Present each line of the entries below that holds the word "before".

Start of Block

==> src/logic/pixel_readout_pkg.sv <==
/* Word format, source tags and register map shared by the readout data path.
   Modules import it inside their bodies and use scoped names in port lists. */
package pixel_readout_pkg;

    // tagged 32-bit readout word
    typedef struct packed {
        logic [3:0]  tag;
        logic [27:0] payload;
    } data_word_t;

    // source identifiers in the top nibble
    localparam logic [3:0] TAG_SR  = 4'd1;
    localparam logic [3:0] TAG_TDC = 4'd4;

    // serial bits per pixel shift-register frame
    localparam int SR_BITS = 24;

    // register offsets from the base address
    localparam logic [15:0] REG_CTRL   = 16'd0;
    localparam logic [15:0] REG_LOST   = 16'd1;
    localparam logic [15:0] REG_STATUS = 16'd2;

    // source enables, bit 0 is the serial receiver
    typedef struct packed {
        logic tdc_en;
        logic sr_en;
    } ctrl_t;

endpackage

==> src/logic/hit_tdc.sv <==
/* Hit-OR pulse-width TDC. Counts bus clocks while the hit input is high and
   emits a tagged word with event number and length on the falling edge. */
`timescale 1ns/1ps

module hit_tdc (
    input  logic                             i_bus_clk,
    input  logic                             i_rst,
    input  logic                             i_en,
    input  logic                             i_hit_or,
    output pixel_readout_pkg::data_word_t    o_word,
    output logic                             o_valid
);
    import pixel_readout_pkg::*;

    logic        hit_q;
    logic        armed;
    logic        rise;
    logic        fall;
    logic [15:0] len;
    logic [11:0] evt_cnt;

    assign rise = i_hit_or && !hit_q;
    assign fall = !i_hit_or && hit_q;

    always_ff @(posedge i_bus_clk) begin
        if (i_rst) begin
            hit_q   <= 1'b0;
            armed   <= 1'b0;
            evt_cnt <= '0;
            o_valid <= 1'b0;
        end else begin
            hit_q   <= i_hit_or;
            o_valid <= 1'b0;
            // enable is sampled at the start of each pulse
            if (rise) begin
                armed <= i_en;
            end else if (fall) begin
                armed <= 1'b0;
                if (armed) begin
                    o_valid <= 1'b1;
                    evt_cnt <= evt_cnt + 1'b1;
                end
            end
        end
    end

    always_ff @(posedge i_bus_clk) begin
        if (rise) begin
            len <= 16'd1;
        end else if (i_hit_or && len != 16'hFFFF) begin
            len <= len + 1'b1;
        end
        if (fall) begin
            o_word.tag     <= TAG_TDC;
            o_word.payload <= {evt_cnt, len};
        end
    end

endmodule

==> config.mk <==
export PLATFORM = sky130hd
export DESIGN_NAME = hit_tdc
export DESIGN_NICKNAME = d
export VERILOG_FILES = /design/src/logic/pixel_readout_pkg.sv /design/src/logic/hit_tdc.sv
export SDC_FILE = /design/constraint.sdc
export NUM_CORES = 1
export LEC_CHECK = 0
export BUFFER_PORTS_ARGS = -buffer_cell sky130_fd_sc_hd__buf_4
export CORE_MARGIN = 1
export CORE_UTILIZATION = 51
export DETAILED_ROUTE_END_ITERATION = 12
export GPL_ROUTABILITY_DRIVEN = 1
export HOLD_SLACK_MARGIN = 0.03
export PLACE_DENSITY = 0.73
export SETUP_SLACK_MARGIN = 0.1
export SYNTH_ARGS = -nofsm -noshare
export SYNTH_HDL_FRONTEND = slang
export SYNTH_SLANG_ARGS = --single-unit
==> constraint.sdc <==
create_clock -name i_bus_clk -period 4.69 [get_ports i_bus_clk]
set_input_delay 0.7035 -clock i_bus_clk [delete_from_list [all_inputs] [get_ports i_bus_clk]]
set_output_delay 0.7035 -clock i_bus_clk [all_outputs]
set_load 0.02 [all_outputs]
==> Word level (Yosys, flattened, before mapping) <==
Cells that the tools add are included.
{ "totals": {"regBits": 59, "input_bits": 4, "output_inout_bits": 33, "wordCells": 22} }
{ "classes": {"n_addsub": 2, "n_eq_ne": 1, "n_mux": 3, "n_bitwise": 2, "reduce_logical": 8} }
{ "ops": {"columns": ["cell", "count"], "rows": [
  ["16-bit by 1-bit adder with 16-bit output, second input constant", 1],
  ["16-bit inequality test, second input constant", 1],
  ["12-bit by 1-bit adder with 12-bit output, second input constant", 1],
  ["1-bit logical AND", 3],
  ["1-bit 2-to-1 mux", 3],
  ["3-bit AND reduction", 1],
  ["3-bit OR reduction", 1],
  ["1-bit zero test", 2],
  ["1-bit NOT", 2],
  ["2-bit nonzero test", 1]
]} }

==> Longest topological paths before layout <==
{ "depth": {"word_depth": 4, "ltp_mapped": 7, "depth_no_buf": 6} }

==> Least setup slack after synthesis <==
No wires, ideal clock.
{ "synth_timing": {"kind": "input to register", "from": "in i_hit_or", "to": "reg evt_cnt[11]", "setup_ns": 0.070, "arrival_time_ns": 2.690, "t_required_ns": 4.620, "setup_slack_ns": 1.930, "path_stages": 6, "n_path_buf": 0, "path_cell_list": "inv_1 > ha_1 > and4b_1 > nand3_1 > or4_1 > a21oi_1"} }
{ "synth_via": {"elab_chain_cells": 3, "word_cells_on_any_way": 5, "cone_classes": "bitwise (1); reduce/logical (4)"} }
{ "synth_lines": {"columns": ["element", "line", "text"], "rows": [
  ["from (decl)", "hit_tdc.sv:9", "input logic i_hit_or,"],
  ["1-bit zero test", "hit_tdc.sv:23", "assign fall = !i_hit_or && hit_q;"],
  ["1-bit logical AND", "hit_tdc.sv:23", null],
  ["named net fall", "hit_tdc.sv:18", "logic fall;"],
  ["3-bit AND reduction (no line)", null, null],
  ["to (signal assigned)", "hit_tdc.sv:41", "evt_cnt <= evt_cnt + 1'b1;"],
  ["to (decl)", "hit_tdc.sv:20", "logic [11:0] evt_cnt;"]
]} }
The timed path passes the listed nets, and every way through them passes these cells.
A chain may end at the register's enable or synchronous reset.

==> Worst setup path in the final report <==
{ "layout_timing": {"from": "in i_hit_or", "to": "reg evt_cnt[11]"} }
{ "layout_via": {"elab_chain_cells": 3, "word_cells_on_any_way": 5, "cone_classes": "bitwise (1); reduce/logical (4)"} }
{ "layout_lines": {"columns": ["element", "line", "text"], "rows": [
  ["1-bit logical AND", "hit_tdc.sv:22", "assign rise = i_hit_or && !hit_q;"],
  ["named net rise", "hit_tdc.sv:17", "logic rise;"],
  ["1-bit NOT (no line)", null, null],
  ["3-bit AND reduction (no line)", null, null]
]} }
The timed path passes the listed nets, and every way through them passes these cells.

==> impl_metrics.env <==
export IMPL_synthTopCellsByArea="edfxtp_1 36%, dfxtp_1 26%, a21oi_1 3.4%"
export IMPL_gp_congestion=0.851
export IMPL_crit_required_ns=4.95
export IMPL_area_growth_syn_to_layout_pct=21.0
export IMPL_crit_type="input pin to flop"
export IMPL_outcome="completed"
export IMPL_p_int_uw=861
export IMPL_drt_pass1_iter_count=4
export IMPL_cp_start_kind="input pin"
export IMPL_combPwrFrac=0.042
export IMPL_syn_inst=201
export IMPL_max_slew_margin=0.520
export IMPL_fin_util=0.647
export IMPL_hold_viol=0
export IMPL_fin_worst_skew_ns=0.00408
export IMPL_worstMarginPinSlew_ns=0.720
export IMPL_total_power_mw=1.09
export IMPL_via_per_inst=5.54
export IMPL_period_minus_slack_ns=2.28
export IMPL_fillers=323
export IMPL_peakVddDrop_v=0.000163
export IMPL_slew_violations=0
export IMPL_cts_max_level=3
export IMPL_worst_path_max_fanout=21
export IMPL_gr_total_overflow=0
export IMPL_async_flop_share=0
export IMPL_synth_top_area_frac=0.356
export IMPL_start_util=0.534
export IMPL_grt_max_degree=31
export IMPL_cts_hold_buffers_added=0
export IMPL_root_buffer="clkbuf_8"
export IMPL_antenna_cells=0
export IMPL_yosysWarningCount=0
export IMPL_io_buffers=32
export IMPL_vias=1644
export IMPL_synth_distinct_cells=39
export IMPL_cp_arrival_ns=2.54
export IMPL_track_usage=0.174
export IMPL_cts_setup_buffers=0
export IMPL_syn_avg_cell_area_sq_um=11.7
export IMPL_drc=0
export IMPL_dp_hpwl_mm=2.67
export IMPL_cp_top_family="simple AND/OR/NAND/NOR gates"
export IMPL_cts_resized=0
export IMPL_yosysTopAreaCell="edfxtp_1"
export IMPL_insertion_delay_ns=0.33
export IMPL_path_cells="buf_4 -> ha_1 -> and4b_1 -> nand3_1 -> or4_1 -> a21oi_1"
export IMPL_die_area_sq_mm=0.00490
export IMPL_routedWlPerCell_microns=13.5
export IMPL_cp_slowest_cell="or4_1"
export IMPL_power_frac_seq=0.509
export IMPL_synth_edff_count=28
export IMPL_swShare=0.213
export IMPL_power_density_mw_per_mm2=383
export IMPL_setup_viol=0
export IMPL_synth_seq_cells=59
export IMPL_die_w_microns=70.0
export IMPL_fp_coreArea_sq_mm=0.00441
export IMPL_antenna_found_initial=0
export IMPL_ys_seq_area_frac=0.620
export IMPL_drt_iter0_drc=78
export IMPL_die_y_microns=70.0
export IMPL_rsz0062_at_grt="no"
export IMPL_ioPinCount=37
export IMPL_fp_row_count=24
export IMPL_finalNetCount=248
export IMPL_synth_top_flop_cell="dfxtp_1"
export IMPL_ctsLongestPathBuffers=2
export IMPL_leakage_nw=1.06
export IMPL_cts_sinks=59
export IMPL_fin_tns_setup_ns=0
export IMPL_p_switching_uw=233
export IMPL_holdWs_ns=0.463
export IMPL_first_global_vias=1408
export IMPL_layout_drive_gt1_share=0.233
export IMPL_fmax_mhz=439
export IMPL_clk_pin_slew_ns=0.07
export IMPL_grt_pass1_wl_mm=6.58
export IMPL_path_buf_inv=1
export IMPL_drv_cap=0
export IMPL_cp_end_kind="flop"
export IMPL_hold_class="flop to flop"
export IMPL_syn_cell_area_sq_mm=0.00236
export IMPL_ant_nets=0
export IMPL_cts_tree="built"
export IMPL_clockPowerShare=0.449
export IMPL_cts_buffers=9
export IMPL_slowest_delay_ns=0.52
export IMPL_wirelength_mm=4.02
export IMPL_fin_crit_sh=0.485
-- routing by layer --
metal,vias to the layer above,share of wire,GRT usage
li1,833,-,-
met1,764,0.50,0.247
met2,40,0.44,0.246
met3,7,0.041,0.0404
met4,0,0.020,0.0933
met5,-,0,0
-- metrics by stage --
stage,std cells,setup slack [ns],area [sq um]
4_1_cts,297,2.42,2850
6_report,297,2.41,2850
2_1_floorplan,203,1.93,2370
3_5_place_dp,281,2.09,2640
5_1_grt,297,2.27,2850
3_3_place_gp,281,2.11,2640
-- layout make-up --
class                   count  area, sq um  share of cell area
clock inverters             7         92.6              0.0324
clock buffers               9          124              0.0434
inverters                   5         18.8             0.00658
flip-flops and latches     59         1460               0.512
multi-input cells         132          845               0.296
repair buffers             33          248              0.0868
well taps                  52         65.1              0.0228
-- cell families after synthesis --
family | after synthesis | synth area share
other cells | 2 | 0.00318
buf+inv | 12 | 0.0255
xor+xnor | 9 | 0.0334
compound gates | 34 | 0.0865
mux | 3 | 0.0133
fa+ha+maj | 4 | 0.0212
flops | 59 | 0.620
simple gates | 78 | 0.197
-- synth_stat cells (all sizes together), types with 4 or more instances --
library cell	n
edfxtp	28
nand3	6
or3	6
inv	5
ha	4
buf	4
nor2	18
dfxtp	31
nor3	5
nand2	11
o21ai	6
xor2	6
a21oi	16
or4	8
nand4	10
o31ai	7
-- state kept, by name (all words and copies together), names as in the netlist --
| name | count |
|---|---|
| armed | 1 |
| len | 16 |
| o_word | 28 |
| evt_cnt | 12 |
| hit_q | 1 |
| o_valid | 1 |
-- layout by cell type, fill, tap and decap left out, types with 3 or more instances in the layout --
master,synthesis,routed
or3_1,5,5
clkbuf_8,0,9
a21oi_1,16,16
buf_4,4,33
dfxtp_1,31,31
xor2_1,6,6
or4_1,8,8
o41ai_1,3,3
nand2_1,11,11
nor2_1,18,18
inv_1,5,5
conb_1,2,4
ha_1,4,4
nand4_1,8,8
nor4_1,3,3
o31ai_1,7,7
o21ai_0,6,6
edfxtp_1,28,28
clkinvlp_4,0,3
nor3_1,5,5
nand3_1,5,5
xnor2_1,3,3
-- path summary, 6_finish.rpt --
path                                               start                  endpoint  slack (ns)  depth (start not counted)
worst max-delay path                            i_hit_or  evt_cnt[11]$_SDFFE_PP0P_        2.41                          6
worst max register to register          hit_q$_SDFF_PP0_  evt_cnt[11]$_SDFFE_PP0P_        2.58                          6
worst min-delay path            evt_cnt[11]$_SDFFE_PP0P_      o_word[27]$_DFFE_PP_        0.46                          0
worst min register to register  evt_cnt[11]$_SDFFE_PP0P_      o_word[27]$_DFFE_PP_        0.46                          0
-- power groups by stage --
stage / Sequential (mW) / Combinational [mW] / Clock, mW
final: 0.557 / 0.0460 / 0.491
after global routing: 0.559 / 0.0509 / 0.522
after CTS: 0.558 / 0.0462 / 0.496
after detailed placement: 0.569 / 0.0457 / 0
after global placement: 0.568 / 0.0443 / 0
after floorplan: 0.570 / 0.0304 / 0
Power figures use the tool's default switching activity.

End of Block
Start of Block

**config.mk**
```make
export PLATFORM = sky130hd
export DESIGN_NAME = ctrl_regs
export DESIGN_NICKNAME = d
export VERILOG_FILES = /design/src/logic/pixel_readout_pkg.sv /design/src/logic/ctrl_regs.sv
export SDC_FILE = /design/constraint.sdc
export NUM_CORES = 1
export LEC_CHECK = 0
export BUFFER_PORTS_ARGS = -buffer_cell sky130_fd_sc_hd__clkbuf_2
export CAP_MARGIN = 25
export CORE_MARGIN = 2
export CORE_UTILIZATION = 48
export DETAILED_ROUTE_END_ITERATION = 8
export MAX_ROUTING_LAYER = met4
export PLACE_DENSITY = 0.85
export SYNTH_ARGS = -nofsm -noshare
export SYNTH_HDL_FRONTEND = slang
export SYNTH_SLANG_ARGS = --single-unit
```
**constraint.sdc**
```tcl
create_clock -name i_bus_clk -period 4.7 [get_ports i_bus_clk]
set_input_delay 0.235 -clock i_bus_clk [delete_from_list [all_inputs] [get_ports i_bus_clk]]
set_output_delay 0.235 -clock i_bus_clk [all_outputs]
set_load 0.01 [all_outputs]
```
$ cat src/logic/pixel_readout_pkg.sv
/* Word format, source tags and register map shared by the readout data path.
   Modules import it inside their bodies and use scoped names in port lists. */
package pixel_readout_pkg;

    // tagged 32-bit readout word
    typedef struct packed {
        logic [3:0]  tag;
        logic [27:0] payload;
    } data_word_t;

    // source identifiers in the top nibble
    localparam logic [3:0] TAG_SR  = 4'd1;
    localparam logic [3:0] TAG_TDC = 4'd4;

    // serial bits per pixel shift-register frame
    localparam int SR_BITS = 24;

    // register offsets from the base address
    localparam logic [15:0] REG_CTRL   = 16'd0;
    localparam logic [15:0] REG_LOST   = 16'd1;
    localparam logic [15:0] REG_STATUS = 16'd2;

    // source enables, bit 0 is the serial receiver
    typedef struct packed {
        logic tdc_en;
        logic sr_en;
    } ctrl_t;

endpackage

End of Block

▶ Response to the exercise:
==> Word level (Yosys, flattened, before mapping) <==
==> Longest topological paths before layout <==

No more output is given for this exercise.